▸ What needs to be done
Instruction for the data below: set down exactly the lines from the line with "read_next = ~(t3_n[0]" to the line with "# buffer and", inclusive, and no others.

▸ Data for review
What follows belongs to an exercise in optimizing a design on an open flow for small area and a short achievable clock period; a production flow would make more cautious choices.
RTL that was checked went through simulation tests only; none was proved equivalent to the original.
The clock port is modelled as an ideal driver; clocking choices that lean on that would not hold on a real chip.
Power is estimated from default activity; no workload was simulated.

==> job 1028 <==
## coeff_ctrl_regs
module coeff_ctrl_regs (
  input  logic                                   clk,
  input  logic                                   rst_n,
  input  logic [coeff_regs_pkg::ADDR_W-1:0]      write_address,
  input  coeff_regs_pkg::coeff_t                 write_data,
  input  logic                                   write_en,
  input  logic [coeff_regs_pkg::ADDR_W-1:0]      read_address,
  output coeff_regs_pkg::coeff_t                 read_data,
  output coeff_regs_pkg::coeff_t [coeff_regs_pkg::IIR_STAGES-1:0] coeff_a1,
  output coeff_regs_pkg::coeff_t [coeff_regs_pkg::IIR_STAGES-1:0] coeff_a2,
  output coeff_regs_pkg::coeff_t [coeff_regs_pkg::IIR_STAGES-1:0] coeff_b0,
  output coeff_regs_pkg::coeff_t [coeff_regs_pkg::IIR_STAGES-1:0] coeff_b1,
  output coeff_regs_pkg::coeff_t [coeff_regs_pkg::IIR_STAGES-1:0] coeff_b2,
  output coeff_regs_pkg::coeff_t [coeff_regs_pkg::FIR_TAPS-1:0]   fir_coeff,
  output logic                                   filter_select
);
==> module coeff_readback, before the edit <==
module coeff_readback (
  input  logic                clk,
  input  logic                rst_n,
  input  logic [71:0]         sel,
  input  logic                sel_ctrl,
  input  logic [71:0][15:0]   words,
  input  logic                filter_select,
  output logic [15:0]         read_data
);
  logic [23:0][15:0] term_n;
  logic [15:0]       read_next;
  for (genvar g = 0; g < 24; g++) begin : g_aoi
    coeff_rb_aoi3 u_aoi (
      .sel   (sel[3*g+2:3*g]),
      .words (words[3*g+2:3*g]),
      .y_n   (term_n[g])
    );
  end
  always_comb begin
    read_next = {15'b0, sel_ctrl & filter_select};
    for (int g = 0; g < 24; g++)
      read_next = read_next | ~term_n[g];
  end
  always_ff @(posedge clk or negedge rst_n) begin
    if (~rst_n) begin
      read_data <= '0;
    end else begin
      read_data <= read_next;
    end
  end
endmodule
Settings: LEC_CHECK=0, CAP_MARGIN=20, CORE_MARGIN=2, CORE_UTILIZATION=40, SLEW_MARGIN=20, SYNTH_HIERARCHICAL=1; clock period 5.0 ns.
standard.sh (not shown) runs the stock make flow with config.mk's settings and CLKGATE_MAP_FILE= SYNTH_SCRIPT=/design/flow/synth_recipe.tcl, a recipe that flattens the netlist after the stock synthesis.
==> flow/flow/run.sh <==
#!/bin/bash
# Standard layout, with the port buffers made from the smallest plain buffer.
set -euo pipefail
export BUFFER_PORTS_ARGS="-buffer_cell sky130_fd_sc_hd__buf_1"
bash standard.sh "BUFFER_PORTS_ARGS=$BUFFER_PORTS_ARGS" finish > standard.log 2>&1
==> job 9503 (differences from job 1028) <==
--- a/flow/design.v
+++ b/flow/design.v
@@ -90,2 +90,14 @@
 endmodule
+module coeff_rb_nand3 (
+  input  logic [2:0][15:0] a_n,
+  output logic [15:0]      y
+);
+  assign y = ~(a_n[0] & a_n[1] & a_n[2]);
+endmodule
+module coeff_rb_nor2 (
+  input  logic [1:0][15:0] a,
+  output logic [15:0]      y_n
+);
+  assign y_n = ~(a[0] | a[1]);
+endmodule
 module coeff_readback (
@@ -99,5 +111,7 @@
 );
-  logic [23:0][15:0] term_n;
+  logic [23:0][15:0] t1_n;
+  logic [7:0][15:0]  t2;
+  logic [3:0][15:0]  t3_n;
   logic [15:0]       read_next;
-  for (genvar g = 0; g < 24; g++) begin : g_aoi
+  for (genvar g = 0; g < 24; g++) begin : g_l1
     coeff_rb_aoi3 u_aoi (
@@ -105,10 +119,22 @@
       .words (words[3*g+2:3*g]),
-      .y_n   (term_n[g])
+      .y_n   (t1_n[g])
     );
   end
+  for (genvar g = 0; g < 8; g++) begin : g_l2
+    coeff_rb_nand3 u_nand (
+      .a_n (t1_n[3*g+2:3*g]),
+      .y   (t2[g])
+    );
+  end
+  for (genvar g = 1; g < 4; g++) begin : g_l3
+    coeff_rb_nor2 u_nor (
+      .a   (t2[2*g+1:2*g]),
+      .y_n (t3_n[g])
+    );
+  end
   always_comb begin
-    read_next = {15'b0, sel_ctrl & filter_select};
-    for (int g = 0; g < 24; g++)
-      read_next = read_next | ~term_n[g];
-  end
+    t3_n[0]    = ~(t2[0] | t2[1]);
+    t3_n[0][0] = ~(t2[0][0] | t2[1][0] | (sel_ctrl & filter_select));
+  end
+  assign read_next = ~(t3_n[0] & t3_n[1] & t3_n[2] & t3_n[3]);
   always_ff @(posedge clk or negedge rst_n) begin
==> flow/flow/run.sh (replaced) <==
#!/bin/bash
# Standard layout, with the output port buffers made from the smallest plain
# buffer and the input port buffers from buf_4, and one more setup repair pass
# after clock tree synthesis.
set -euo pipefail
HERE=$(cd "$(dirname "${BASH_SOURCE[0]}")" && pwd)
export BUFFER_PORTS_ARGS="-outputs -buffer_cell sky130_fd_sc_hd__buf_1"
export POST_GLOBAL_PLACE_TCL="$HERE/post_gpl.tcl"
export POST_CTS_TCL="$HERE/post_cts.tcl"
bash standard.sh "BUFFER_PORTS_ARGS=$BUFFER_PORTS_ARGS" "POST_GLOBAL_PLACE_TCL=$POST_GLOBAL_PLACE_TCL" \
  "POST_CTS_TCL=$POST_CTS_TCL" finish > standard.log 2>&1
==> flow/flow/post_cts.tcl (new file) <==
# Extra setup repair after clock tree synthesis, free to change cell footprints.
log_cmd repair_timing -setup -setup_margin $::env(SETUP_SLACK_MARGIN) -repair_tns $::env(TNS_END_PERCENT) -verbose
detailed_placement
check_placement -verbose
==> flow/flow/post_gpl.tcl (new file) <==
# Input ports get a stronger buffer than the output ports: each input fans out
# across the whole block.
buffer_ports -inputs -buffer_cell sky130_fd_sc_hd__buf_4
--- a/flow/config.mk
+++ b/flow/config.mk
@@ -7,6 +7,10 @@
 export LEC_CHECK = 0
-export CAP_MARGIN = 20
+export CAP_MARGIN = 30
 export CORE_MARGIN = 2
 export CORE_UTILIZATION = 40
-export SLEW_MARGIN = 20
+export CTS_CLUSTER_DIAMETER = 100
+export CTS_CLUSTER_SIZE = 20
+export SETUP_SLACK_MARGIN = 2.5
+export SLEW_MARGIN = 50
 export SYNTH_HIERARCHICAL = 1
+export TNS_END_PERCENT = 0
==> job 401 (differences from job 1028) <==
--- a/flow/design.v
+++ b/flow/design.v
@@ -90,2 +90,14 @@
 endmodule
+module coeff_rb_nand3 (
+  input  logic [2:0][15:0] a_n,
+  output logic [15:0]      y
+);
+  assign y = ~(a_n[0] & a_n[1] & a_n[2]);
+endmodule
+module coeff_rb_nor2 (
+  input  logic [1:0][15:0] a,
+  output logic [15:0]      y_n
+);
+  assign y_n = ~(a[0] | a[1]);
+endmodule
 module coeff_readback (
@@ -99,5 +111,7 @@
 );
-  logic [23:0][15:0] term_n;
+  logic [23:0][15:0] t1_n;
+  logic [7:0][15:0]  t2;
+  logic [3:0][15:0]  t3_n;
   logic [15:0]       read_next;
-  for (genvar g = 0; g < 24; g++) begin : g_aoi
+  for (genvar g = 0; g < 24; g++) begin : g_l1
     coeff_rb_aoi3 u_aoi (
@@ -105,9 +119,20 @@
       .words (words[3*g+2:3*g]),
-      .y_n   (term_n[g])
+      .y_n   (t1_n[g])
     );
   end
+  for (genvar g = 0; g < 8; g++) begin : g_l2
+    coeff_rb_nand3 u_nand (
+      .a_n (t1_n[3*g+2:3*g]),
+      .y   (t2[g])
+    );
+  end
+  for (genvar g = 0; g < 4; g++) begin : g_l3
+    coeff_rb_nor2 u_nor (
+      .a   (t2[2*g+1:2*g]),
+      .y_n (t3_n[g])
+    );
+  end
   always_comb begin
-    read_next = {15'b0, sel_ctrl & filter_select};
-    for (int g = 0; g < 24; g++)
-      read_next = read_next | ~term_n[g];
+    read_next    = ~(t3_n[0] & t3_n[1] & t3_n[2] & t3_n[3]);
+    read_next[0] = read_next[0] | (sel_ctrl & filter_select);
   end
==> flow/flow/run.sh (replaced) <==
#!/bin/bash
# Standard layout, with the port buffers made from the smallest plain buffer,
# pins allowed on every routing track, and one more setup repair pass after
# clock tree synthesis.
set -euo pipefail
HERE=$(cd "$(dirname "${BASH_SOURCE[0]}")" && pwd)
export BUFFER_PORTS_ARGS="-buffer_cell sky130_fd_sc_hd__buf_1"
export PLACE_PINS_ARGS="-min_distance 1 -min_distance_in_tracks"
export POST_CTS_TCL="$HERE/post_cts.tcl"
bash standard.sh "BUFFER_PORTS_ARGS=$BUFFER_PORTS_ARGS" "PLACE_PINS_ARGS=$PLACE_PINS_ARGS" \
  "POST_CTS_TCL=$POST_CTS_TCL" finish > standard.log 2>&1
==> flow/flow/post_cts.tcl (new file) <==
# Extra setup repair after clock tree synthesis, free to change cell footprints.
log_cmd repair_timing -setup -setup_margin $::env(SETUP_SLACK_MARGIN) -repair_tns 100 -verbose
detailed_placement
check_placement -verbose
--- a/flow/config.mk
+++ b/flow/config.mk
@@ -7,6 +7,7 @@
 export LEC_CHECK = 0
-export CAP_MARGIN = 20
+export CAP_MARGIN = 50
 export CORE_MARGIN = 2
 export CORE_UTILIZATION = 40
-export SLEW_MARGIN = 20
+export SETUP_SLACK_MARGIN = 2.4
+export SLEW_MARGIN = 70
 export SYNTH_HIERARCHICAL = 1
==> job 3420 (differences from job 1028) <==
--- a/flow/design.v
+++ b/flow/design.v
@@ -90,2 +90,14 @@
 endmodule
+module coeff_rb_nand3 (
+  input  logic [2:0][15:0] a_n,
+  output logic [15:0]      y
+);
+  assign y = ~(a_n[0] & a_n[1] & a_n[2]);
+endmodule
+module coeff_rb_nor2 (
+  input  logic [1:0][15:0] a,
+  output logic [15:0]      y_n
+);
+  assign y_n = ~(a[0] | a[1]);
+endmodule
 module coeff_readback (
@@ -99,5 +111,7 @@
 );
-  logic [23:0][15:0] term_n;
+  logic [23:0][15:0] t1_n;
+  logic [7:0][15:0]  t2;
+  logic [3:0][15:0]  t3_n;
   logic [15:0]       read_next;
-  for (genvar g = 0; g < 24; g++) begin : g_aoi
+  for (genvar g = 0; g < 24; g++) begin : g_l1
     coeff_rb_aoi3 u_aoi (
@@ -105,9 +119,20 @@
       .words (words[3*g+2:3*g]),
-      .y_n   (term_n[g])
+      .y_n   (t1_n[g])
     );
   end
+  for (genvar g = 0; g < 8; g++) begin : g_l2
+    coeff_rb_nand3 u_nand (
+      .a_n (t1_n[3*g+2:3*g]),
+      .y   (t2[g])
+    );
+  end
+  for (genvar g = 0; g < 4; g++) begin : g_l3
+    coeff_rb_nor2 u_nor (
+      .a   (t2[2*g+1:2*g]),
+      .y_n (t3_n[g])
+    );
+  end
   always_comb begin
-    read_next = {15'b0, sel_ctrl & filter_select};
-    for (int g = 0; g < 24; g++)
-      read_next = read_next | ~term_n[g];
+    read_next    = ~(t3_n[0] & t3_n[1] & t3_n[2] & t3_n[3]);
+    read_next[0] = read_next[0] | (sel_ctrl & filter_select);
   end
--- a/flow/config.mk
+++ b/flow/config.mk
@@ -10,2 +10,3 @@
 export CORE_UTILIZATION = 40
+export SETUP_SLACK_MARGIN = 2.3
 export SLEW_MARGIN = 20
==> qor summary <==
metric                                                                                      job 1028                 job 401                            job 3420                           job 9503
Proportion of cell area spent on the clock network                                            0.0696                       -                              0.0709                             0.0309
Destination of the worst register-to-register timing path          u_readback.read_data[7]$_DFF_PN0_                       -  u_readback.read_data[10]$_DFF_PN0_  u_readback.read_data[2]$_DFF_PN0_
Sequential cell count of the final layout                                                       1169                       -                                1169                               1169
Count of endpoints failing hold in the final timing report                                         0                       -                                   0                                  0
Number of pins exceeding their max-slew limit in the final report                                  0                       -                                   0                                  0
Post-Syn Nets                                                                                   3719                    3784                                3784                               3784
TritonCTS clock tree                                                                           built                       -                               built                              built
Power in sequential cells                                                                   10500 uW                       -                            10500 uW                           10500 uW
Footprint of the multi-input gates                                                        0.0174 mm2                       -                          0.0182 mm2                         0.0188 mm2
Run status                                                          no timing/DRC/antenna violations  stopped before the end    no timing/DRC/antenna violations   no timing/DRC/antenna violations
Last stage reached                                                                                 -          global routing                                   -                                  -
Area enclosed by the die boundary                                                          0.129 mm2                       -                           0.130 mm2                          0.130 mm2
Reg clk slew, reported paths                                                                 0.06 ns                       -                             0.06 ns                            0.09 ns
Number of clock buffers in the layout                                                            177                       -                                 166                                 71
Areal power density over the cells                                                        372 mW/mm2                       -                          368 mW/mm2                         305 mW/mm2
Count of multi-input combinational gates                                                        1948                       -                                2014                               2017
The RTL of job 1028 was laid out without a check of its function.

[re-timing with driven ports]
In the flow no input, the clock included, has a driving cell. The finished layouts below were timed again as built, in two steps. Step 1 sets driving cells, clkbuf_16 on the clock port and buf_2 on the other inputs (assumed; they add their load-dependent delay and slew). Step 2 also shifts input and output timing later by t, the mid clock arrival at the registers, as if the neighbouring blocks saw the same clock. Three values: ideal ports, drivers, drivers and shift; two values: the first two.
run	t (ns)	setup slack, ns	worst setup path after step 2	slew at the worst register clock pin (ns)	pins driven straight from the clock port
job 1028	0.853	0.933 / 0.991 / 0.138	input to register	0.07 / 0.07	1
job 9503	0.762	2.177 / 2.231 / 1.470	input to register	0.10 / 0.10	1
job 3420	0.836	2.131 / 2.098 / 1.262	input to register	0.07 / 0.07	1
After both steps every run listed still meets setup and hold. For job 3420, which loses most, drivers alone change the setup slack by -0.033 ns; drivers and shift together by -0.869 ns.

...

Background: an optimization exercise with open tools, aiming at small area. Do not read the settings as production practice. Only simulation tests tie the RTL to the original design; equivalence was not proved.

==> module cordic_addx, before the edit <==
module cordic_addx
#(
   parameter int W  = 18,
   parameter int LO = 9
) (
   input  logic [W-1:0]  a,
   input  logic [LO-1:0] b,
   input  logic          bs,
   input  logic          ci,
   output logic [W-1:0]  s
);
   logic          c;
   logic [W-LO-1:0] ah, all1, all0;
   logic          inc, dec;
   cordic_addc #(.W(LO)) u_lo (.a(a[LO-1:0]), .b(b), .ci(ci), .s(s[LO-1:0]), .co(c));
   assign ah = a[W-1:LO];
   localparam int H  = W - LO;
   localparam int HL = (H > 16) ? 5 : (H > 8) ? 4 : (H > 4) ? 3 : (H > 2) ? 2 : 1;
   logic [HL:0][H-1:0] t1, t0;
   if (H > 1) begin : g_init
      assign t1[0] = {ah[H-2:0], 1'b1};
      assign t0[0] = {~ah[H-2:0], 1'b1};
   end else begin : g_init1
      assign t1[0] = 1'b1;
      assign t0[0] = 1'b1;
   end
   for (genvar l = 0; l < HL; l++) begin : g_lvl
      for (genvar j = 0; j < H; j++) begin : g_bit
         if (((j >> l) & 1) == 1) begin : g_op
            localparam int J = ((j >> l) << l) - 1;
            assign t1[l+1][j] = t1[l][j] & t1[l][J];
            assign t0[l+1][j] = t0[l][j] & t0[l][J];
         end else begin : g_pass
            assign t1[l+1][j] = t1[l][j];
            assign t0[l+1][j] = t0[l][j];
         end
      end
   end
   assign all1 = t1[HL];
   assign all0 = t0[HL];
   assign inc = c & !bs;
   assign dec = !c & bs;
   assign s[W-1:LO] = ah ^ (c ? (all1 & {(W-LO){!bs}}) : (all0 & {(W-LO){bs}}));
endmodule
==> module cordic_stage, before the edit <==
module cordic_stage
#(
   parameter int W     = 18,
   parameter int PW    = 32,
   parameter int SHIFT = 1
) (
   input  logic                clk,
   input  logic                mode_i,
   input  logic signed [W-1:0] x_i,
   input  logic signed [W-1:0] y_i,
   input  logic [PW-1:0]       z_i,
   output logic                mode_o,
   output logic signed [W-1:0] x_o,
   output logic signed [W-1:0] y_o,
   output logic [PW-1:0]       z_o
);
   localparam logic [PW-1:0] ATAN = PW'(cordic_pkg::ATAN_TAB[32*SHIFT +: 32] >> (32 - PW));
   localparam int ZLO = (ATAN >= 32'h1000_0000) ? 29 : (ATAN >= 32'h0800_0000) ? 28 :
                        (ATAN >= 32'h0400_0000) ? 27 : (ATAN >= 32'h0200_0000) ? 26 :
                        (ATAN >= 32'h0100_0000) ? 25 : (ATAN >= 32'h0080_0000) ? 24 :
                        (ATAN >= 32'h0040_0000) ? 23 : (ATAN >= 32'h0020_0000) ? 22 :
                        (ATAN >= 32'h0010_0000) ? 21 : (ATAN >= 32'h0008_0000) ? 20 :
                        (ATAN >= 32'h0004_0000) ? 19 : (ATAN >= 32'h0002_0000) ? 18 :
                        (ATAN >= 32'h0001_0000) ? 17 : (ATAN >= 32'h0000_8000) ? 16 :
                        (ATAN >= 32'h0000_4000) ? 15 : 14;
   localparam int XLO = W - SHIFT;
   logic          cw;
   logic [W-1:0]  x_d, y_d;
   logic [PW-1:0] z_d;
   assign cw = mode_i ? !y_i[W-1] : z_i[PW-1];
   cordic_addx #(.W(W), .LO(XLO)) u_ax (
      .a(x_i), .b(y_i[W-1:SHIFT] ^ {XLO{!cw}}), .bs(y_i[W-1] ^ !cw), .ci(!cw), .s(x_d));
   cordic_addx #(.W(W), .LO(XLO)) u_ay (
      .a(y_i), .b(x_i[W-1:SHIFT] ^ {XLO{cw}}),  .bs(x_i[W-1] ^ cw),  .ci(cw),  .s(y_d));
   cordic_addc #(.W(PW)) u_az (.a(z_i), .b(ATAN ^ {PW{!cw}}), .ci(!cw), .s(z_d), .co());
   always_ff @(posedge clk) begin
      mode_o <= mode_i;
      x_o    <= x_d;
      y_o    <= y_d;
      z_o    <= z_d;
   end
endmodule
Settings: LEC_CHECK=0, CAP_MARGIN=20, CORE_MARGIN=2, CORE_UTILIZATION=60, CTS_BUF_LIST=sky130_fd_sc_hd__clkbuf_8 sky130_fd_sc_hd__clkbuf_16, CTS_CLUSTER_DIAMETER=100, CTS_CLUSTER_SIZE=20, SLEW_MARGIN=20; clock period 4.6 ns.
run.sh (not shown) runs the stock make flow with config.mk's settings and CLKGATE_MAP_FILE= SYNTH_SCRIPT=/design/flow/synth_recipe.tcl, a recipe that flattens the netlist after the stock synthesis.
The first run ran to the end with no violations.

▸ Solution for this problem
+  assign read_next = ~(t3_n[0] & t3_n[1] & t3_n[2] & t3_n[3]);
   always_ff @(posedge clk or negedge rst_n) begin
==> flow/flow/run.sh (replaced) <==
#!/bin/bash
# Standard layout, with the output port buffers made from the smallest plain
# buffer and the input port buffers from buf_4, and one more setup repair pass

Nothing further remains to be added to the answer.